Brief:
Within the listing, how many lines hold the word "final"? Give the number by itself.

Exercise data:

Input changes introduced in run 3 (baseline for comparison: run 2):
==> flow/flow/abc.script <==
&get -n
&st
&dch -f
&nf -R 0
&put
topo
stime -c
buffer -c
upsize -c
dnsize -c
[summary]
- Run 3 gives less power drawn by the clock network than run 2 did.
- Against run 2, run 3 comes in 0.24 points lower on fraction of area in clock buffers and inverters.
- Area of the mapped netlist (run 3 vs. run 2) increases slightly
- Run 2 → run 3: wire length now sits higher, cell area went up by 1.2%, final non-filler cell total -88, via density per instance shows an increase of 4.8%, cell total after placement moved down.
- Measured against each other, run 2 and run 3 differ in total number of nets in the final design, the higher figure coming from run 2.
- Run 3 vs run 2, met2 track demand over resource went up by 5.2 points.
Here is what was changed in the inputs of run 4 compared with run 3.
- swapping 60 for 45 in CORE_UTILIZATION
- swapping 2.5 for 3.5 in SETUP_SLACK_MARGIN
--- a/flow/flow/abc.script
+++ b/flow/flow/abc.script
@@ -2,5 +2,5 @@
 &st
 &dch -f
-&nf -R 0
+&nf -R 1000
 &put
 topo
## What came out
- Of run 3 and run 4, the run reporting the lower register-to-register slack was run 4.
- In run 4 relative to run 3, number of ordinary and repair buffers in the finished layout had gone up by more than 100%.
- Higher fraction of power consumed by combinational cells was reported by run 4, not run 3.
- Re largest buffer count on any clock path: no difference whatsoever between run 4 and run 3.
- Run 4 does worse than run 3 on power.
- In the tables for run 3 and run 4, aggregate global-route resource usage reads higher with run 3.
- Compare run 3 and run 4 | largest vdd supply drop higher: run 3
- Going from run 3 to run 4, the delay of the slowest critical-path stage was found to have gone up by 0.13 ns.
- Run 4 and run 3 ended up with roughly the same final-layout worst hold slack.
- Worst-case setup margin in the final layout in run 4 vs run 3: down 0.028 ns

Answer to this exercise:
4